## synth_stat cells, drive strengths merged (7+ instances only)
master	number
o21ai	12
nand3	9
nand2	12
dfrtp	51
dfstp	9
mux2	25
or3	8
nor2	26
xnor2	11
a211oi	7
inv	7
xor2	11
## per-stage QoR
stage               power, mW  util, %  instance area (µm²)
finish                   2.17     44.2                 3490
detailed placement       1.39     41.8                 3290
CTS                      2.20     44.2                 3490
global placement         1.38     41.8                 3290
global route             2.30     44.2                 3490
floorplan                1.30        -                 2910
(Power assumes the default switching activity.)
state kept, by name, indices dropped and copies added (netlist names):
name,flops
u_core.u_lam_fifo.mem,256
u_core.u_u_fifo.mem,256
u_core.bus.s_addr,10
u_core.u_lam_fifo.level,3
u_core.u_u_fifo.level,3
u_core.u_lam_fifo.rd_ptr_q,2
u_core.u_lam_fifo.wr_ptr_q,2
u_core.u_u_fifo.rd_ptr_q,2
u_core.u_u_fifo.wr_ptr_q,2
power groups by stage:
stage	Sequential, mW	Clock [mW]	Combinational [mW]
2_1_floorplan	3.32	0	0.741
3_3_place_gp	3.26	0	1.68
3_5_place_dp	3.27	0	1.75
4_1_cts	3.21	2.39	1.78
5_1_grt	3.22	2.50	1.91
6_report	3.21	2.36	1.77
[src/rtl/snake_pkg.sv]
// rtl/snake_pkg.sv - grid constants and food placer state type shared by the snake blocks
package snake_pkg;

  localparam int COORD_W       = 8;
  localparam int GRID_W_DEF    = 40;
  localparam int GRID_H_DEF    = 30;
  localparam int MAX_TRIES_DEF = 16;

  typedef enum logic [2:0] {
    ST_IDLE,
    ST_SAMPLE,
    ST_WAIT_R,
    ST_SCAN,
    ST_SCAN_WAIT
  } food_state_t;

endpackage

[src/rtl/food_placer.sv]
// rtl/food_placer.sv - random food placement with occupancy check, retry and raster-scan fallback
module food_placer
  import snake_pkg::*;
#(
  parameter int GRID_W    = GRID_W_DEF,
  parameter int GRID_H    = GRID_H_DEF,
  parameter int MAX_TRIES = MAX_TRIES_DEF
) (
  input  logic               clock,
  input  logic               reset,
  input  logic               place_req,
  input  logic [COORD_W-1:0] rand_x,
  input  logic [COORD_W-1:0] rand_y,
  output logic               occ_rd_en,
  output logic [COORD_W-1:0] occ_x,
  output logic [COORD_W-1:0] occ_y,
  input  logic               occ_data,
  output logic [COORD_W-1:0] food_x,
  output logic [COORD_W-1:0] food_y,
  output logic               food_valid,
  output logic               busy,
  output logic               grid_full
);

  localparam logic [COORD_W-1:0] W_LIM   = COORD_W'(GRID_W);
  localparam logic [COORD_W-1:0] H_LIM   = COORD_W'(GRID_H);
  localparam logic [COORD_W-1:0] X_LAST  = COORD_W'(GRID_W - 1);
  localparam logic [COORD_W-1:0] Y_LAST  = COORD_W'(GRID_H - 1);
  localparam logic [7:0]         TRY_MAX = 8'(MAX_TRIES);

  food_state_t        state;
  logic [COORD_W-1:0] cand_x, cand_y;
  logic [COORD_W-1:0] scan_x, scan_y;
  logic [7:0]         try_cnt;

  logic               rand_ok, cand_ok, scan_last;
  logic [7:0]         try_inc;
  logic [COORD_W-1:0] scan_nx, scan_ny;

  always_comb begin
    rand_ok   = (rand_x < W_LIM) && (rand_y < H_LIM);
    cand_ok   = (cand_x < W_LIM) && (cand_y < H_LIM);
    try_inc   = (try_cnt == TRY_MAX) ? try_cnt : try_cnt + 8'd1;
    scan_last = (scan_x == X_LAST) && (scan_y == Y_LAST);
    scan_nx   = (scan_x == X_LAST) ? '0 : scan_x + 1'b1;
    scan_ny   = (scan_x == X_LAST) ? scan_y + 1'b1 : scan_y;
  end

  // The random pair is captured on every edge that enters SAMPLE and the read is
  // launched from a register then, so the RAM answers while the FSM sits in WAIT_R.
  always_ff @(posedge clock or posedge reset) begin
    if (reset) begin
      state      <= ST_IDLE;
      cand_x     <= '0;
      cand_y     <= '0;
      scan_x     <= '0;
      scan_y     <= '0;
      try_cnt    <= '0;
      occ_rd_en  <= 1'b0;
      occ_x      <= '0;
      occ_y      <= '0;
      food_x     <= '0;
      food_y     <= '0;
      food_valid <= 1'b0;
      busy       <= 1'b0;
      grid_full  <= 1'b0;
    end else begin
      case (state)
        ST_IDLE: begin
          if (place_req) begin
            food_valid <= 1'b0;
            grid_full  <= 1'b0;
            try_cnt    <= '0;
            busy       <= 1'b1;
            cand_x     <= rand_x;
            cand_y     <= rand_y;
            occ_rd_en  <= rand_ok;
            if (rand_ok) begin
              occ_x <= rand_x;
              occ_y <= rand_y;
            end
            state <= ST_SAMPLE;
          end
        end
        ST_SAMPLE: begin
          try_cnt <= try_inc;
          if (cand_ok) begin
            occ_rd_en <= 1'b0;
            state     <= ST_WAIT_R;
          end else if (try_inc == TRY_MAX) begin
            scan_x    <= '0;
            scan_y    <= '0;
            occ_x     <= '0;
            occ_y     <= '0;
            occ_rd_en <= 1'b1;
            state     <= ST_SCAN;
          end else begin
            cand_x    <= rand_x;
            cand_y    <= rand_y;
            occ_rd_en <= rand_ok;
            if (rand_ok) begin
              occ_x <= rand_x;
              occ_y <= rand_y;
            end
          end
        end
        ST_WAIT_R: begin
          if (!occ_data) begin
            food_x     <= cand_x;
            food_y     <= cand_y;
            food_valid <= 1'b1;
            busy       <= 1'b0;
            state      <= ST_IDLE;
          end else if (try_cnt == TRY_MAX) begin
            scan_x    <= '0;
            scan_y    <= '0;
            occ_x     <= '0;
            occ_y     <= '0;
            occ_rd_en <= 1'b1;
            state     <= ST_SCAN;
          end else begin
            cand_x    <= rand_x;
            cand_y    <= rand_y;
            occ_rd_en <= rand_ok;
            if (rand_ok) begin
              occ_x <= rand_x;
              occ_y <= rand_y;
            end
            state <= ST_SAMPLE;
          end
        end
        ST_SCAN: begin
          occ_rd_en <= 1'b0;
          state     <= ST_SCAN_WAIT;
        end
        ST_SCAN_WAIT: begin
          if (!occ_data) begin
            food_x     <= scan_x;
            food_y     <= scan_y;
            food_valid <= 1'b1;
            busy       <= 1'b0;
            state      <= ST_IDLE;
          end else if (scan_last) begin
            grid_full <= 1'b1;
            busy      <= 1'b0;
            state     <= ST_IDLE;
          end else begin
            scan_x    <= scan_nx;
            scan_y    <= scan_ny;
            occ_x     <= scan_nx;
            occ_y     <= scan_ny;
            occ_rd_en <= 1'b1;
            state     <= ST_SCAN;
          end
        end
        default: state <= ST_IDLE;
      endcase
    end
  end

endmodule
==> src/rtl/go_board_render.sv <==
// Go board renderer: draws the grid, stones and a blinking cursor for the current raster position.
// Fixed 3-cycle latency from timing inputs to pixel/sync outputs, no backpressure; board RAM read issued from stage 1.
module go_board_render #(
  parameter int BOARD_N      = 9,
  parameter int PITCH        = 80,
  parameter int ORIGIN_X     = 192,
  parameter int ORIGIN_Y     = 64,
  parameter int STONE_R      = 32,
  parameter int BLINK_FRAMES = 30
) (
  input  logic                                 vclock_in,
  input  logic                                 reset_in,
  input  logic [10:0]                          hcount_in,
  input  logic [9:0]                           vcount_in,
  input  logic                                 hsync_in,
  input  logic                                 vsync_in,
  input  logic                                 blank_in,
  output logic [$clog2(BOARD_N*BOARD_N)-1:0]   brd_addr_out,
  input  logic [1:0]                           brd_data_in,
  input  logic [4:0]                           cursor_row_in,
  input  logic [4:0]                           cursor_col_in,
  input  logic                                 cursor_en_in,
  output logic                                 phsync_out,
  output logic                                 pvsync_out,
  output logic                                 pblank_out,
  output logic [11:0]                          pixel_out
);

  localparam int AW   = $clog2(BOARD_N*BOARD_N);
  localparam int DW   = $clog2(PITCH) + 1;
  localparam int MW   = DW - 1;
  localparam int SW   = 2*MW + 1;
  localparam int BW   = $clog2(BLINK_FRAMES + 1);
  localparam int HALF = PITCH / 2;
  // Biases keep the reload-constant divisions on non-negative operands.
  localparam int XB   = PITCH * (ORIGIN_X / PITCH + 1);
  localparam int YB   = PITCH * (ORIGIN_Y / PITCH + 1);
  localparam int X0S  = HALF - ORIGIN_X + XB;
  localparam int Y0S  = HALF - ORIGIN_Y + YB;

  localparam logic signed [11:0]   COL0 = 12'(X0S / PITCH - XB / PITCH);
  localparam logic signed [11:0]   ROW0 = 12'(Y0S / PITCH - YB / PITCH);
  localparam logic signed [DW-1:0] DX0  = DW'(X0S % PITCH - HALF);
  localparam logic signed [DW-1:0] DY0  = DW'(Y0S % PITCH - HALF);
  localparam logic signed [DW-1:0] DMAX = DW'(HALF - 1);
  localparam logic signed [DW-1:0] DMIN = DW'(-HALF);
  localparam logic signed [11:0]   NMAX = 12'(BOARD_N - 1);
  localparam logic [4:0]           N5   = 5'(BOARD_N);
  localparam logic [AW-1:0]        NA   = AW'(BOARD_N);

  logic [10:0]            hprev_q;
  logic [9:0]             vprev_q;
  logic signed [DW-1:0]   dx_q, dx_d, dy_q, dy_d;
  logic signed [11:0]     col_q, col_d, row_q, row_d;

  always_comb begin
    dx_d  = dx_q;
    col_d = col_q;
    if (hcount_in == 11'd0) begin
      dx_d  = DX0;
      col_d = COL0;
    end else if (hcount_in != hprev_q) begin
      if (dx_q == DMAX) begin
        dx_d  = DMIN;
        col_d = col_q + 12'sd1;
      end else begin
        dx_d  = dx_q + DW'(1);
      end
    end
  end

  always_comb begin
    dy_d  = dy_q;
    row_d = row_q;
    if (vcount_in == 10'd0) begin
      dy_d  = DY0;
      row_d = ROW0;
    end else if (vcount_in != vprev_q) begin
      if (dy_q == DMAX) begin
        dy_d  = DMIN;
        row_d = row_q + 12'sd1;
      end else begin
        dy_d  = dy_q + DW'(1);
      end
    end
  end

  // Trackers stay out of reset so they keep following the raster through a mid-frame reset.
  always_ff @(posedge vclock_in) begin
    hprev_q <= hcount_in;
    vprev_q <= vcount_in;
    dx_q    <= dx_d;
    col_q   <= col_d;
    dy_q    <= dy_d;
    row_q   <= row_d;
  end

  logic              vs_q, blink_q;
  logic [BW-1:0]     blink_cnt_q;

  always_ff @(posedge vclock_in or posedge reset_in) begin
    if (reset_in) begin
      vs_q        <= 1'b1;
      blink_cnt_q <= '0;
      blink_q     <= 1'b1;
    end else begin
      vs_q <= vsync_in;
      if (cursor_en_in && vs_q && !vsync_in) begin
        if (blink_cnt_q == BW'(BLINK_FRAMES - 1)) begin
          blink_cnt_q <= '0;
          blink_q     <= ~blink_q;
        end else begin
          blink_cnt_q <= blink_cnt_q + BW'(1);
        end
      end
    end
  end

  logic           in_col, in_row, x_ext, y_ext, region_c, grid_c, cur_c;
  logic [MW-1:0]  adx_c, ady_c;
  logic [AW-1:0]  addr_c;

  always_comb begin
    in_col   = !col_d[11] && (col_d <= NMAX);
    in_row   = !row_d[11] && (row_d <= NMAX);
    x_ext    = in_col && !(col_d == 12'sd0 && dx_d[DW-1])
                      && !(col_d == NMAX && !dx_d[DW-1] && dx_d != '0);
    y_ext    = in_row && !(row_d == 12'sd0 && dy_d[DW-1])
                      && !(row_d == NMAX && !dy_d[DW-1] && dy_d != '0);
    region_c = in_col && in_row;
    grid_c   = (dx_d == '0 || dy_d == '0) && x_ext && y_ext;
    adx_c    = dx_d[DW-1] ? MW'(-dx_d) : MW'(dx_d);
    ady_c    = dy_d[DW-1] ? MW'(-dy_d) : MW'(dy_d);
    addr_c   = region_c ? (AW'(row_d) * NA + AW'(col_d)) : '0;
    cur_c    = cursor_en_in && blink_q && region_c
               && (cursor_row_in < N5) && (cursor_col_in < N5)
               && (cursor_row_in == row_d[4:0]) && (cursor_col_in == col_d[4:0]);
  end

  logic [AW-1:0]  addr_q;
  logic [MW-1:0]  adx1_q, ady1_q;
  logic           region1_q, grid1_q, cur1_q;
  logic           region2_q, grid2_q, cur2_q, stone2_q;
  logic [2:0]     tim1_q, tim2_q, tim3_q;
  logic [11:0]    pix_q, pix_d;
  logic [SW-1:0]  sq_c;
  logic [MW-1:0]  mx_c;
  logic           ring_c;

  always_comb begin
    sq_c   = SW'(adx1_q) * SW'(adx1_q) + SW'(ady1_q) * SW'(ady1_q);
    mx_c   = (adx1_q > ady1_q) ? adx1_q : ady1_q;
    ring_c = (mx_c >= MW'(STONE_R + 2)) && (mx_c <= MW'(STONE_R + 4));
  end

  // RAM data for the stage-2 pixel arrives now, one cycle after brd_addr_out.
  always_comb begin
    pix_d = 12'hFF0;
    if (tim2_q[0] || !region2_q)                pix_d = 12'h000;
    else if (cur2_q)                            pix_d = 12'hF00;
    else if (stone2_q && brd_data_in == 2'b01)  pix_d = 12'h000;
    else if (stone2_q && brd_data_in == 2'b10)  pix_d = 12'hFFF;
    else if (grid2_q)                           pix_d = 12'h000;
  end

  always_ff @(posedge vclock_in or posedge reset_in) begin
    if (reset_in) begin
      addr_q    <= '0;
      adx1_q    <= '0;
      ady1_q    <= '0;
      region1_q <= 1'b0;
      grid1_q   <= 1'b0;
      cur1_q    <= 1'b0;
      tim1_q    <= 3'b111;
      region2_q <= 1'b0;
      grid2_q   <= 1'b0;
      cur2_q    <= 1'b0;
      stone2_q  <= 1'b0;
      tim2_q    <= 3'b111;
      pix_q     <= 12'h000;
      tim3_q    <= 3'b111;
    end else begin
      addr_q    <= addr_c;
      adx1_q    <= adx_c;
      ady1_q    <= ady_c;
      region1_q <= region_c;
      grid1_q   <= grid_c;
      cur1_q    <= cur_c;
      tim1_q    <= {hsync_in, vsync_in, blank_in};
      region2_q <= region1_q;
      grid2_q   <= grid1_q;
      cur2_q    <= cur1_q && ring_c;
      stone2_q  <= (sq_c <= SW'(STONE_R * STONE_R));
      tim2_q    <= tim1_q;
      pix_q     <= pix_d;
      tim3_q    <= tim2_q;
    end
  end

  assign brd_addr_out = addr_q;
  assign pixel_out    = pix_q;
  assign phsync_out   = tim3_q[2];
  assign pvsync_out   = tim3_q[1];
  assign pblank_out   = tim3_q[0];

endmodule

=-=-=-=-=

• [Exercise description]: Go through the material and copy each line in which the word "posedge" occurs.

• [Result of the exercise]:
  always_ff @(posedge clock or posedge reset) begin
  always_ff @(posedge vclock_in) begin
  always_ff @(posedge vclock_in or posedge reset_in) begin
  always_ff @(posedge vclock_in or posedge reset_in) begin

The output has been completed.